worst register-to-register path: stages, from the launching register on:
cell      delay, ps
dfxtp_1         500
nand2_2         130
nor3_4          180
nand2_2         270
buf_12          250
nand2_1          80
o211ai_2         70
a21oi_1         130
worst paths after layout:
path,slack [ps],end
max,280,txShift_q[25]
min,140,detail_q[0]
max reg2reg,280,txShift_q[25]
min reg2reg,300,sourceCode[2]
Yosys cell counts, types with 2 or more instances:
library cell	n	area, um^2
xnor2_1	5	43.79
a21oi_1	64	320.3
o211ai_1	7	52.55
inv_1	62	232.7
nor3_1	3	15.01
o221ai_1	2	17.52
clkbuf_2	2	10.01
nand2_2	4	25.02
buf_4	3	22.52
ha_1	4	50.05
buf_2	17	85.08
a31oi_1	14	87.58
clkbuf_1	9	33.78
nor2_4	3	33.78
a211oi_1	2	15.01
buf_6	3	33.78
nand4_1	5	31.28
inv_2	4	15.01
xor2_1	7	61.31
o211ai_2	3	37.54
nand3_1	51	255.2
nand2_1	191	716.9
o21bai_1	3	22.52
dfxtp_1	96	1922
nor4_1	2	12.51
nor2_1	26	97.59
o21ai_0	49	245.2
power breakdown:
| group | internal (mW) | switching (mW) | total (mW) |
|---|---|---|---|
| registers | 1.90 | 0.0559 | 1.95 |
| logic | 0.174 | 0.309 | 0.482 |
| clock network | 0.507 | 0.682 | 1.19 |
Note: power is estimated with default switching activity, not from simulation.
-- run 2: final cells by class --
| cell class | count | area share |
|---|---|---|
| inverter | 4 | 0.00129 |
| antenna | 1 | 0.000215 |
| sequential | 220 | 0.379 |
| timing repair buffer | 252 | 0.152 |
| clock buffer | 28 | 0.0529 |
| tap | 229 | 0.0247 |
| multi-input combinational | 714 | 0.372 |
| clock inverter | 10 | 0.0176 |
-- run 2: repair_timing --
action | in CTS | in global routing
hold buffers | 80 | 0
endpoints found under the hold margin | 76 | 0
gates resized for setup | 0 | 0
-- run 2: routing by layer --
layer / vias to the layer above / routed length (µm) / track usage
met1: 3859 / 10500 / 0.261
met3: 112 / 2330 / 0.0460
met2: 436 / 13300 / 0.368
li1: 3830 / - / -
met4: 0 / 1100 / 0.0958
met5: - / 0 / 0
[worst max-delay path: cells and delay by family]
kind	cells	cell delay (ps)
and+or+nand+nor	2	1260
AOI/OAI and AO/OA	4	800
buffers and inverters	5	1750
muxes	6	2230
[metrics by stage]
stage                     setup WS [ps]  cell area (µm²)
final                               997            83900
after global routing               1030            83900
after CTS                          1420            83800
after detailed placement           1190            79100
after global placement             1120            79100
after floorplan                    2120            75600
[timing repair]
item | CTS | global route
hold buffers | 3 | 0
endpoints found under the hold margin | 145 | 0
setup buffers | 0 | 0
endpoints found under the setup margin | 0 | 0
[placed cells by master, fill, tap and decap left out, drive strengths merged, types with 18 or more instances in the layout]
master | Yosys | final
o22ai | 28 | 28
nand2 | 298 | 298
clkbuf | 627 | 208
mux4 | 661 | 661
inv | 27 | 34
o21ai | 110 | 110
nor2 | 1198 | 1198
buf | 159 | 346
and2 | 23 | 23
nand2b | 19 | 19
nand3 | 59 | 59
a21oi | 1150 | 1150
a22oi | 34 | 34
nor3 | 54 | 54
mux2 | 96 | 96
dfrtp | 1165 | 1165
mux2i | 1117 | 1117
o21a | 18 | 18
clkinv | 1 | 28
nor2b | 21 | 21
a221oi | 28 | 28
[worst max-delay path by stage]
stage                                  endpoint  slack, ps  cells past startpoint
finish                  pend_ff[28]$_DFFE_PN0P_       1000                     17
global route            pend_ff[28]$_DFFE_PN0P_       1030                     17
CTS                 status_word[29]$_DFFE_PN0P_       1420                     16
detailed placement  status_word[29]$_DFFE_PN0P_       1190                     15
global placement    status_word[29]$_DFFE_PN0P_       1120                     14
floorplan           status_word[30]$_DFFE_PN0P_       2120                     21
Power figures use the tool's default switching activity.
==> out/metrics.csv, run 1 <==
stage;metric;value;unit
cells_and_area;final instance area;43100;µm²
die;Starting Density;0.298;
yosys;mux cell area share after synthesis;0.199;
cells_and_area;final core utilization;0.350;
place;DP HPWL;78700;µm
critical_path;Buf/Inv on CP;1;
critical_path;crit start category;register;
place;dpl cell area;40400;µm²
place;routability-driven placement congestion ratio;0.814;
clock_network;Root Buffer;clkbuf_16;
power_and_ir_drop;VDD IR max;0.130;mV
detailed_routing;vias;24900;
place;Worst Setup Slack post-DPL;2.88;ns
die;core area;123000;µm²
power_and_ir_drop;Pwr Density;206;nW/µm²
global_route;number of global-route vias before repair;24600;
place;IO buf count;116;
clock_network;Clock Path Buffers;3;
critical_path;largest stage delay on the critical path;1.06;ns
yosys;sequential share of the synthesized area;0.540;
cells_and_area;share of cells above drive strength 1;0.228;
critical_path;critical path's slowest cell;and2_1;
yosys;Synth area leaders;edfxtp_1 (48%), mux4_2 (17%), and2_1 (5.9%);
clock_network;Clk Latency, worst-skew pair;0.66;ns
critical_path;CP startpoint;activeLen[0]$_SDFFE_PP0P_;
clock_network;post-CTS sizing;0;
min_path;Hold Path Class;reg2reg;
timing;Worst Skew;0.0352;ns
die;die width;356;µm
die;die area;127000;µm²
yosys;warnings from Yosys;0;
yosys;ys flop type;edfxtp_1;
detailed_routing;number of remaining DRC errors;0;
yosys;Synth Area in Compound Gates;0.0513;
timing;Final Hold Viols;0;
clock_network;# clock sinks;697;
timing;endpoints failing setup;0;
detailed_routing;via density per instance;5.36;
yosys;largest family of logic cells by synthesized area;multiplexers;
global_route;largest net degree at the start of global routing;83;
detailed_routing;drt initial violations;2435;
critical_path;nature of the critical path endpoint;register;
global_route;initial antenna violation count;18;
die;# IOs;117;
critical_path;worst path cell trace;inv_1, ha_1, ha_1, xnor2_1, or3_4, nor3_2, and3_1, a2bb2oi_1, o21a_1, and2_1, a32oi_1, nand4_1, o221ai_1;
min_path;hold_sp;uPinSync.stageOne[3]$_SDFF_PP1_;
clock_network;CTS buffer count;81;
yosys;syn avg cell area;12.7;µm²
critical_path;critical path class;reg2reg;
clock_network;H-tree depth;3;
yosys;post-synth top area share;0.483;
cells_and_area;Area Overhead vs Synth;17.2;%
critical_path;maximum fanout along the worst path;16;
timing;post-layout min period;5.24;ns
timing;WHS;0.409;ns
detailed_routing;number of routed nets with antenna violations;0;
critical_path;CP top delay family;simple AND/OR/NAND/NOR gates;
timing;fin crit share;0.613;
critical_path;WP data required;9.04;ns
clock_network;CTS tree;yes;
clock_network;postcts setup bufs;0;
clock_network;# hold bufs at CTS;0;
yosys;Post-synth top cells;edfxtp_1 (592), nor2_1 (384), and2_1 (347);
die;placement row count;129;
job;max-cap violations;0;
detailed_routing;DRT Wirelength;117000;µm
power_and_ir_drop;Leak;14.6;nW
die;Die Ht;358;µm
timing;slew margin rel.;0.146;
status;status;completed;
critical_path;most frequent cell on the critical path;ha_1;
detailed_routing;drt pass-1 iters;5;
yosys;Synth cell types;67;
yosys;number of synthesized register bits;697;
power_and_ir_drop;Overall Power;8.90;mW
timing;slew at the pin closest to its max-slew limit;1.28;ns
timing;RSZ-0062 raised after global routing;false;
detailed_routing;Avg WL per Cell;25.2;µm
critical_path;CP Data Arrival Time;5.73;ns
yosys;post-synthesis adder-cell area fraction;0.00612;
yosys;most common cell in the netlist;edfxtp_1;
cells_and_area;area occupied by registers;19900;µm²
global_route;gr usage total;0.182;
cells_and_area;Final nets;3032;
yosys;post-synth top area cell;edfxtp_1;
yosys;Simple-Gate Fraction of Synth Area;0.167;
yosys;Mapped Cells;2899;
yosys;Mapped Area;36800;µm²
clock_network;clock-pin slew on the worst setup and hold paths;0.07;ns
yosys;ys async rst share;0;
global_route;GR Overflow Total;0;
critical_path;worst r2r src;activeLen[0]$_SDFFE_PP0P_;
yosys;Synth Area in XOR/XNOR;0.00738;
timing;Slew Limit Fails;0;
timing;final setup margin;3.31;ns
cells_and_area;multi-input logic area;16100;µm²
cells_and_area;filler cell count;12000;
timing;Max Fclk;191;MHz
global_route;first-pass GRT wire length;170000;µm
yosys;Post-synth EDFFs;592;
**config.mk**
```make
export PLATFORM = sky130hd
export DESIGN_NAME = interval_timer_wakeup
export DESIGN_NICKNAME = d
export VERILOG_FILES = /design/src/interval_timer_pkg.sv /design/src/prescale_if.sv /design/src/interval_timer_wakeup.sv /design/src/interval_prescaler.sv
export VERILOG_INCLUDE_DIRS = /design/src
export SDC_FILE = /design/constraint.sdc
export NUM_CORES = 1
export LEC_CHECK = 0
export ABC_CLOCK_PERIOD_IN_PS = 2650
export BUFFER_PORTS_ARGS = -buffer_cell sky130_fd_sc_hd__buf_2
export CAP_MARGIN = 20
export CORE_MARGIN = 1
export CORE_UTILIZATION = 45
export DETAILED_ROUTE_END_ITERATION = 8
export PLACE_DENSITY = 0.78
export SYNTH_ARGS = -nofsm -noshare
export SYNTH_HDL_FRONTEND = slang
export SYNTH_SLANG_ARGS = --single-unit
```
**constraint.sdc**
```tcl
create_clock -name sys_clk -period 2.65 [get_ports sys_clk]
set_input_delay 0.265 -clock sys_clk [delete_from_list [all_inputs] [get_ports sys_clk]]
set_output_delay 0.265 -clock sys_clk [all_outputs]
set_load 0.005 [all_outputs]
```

━━━━━━━━━━━━━━━━━━━━━━━━━━━━━━

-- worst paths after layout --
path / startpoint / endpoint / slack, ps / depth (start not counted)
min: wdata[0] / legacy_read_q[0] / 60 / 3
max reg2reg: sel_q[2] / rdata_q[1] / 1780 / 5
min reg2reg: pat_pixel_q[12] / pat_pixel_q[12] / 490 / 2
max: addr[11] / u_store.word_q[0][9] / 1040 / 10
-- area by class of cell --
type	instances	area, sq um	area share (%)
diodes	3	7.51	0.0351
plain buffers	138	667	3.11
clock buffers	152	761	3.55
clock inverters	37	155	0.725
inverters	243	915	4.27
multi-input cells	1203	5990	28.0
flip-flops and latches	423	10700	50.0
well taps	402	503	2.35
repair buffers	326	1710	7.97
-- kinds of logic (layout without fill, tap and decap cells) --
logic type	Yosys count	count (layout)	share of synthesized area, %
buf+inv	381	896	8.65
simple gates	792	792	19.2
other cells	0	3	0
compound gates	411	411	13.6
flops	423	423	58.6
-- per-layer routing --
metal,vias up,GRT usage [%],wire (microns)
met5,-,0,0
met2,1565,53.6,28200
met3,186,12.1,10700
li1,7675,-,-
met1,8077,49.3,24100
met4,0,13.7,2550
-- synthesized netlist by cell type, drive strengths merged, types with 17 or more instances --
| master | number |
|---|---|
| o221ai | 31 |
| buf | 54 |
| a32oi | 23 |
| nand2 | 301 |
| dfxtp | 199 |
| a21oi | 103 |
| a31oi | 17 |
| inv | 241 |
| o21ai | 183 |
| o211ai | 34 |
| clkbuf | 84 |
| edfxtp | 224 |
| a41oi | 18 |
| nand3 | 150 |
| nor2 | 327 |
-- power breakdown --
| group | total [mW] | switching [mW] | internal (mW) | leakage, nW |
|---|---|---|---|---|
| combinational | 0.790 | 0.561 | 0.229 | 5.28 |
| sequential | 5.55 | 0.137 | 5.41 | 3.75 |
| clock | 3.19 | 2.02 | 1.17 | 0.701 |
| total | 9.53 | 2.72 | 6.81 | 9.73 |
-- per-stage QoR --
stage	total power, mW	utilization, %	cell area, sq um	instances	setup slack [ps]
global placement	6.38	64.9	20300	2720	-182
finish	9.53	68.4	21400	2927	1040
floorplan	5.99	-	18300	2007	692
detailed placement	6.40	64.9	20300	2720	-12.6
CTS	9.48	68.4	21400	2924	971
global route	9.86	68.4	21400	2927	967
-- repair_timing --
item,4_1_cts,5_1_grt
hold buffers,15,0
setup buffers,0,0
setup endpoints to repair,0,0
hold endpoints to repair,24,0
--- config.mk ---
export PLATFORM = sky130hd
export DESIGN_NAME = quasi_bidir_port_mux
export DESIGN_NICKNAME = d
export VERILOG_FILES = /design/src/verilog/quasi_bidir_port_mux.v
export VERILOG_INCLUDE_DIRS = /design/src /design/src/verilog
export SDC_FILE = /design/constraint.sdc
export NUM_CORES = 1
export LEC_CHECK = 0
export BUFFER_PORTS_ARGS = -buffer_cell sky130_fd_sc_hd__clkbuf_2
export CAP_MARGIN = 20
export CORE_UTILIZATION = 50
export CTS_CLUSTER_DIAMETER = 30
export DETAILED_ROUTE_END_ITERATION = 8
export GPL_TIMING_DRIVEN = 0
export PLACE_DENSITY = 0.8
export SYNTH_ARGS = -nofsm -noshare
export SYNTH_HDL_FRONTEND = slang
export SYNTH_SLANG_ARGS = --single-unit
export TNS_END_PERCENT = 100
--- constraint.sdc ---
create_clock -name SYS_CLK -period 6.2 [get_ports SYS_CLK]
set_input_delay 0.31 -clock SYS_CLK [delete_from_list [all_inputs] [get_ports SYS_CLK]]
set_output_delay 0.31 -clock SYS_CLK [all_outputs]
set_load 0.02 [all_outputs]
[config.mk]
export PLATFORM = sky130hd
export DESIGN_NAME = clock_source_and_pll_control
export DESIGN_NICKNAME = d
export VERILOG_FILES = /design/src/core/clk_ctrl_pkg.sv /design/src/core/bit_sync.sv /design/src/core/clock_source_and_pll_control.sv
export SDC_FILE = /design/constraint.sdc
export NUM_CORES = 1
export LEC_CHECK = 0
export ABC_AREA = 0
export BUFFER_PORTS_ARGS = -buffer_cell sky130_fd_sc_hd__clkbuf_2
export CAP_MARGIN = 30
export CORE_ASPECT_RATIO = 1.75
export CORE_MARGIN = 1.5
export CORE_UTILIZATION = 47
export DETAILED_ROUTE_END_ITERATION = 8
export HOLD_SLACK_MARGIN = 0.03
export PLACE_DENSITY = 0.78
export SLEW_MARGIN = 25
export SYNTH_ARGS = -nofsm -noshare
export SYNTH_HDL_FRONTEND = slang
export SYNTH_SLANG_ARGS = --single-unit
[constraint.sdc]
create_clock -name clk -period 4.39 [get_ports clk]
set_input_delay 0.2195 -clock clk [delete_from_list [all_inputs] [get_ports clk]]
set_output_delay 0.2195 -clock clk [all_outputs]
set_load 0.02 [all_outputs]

━━━━━━━━━━━━━━━━━━━━━━━━━━━━━━

* [Activity] Above are entries; state the number of lines among them that contain "most", and nothing else.

* [Result of the task] 2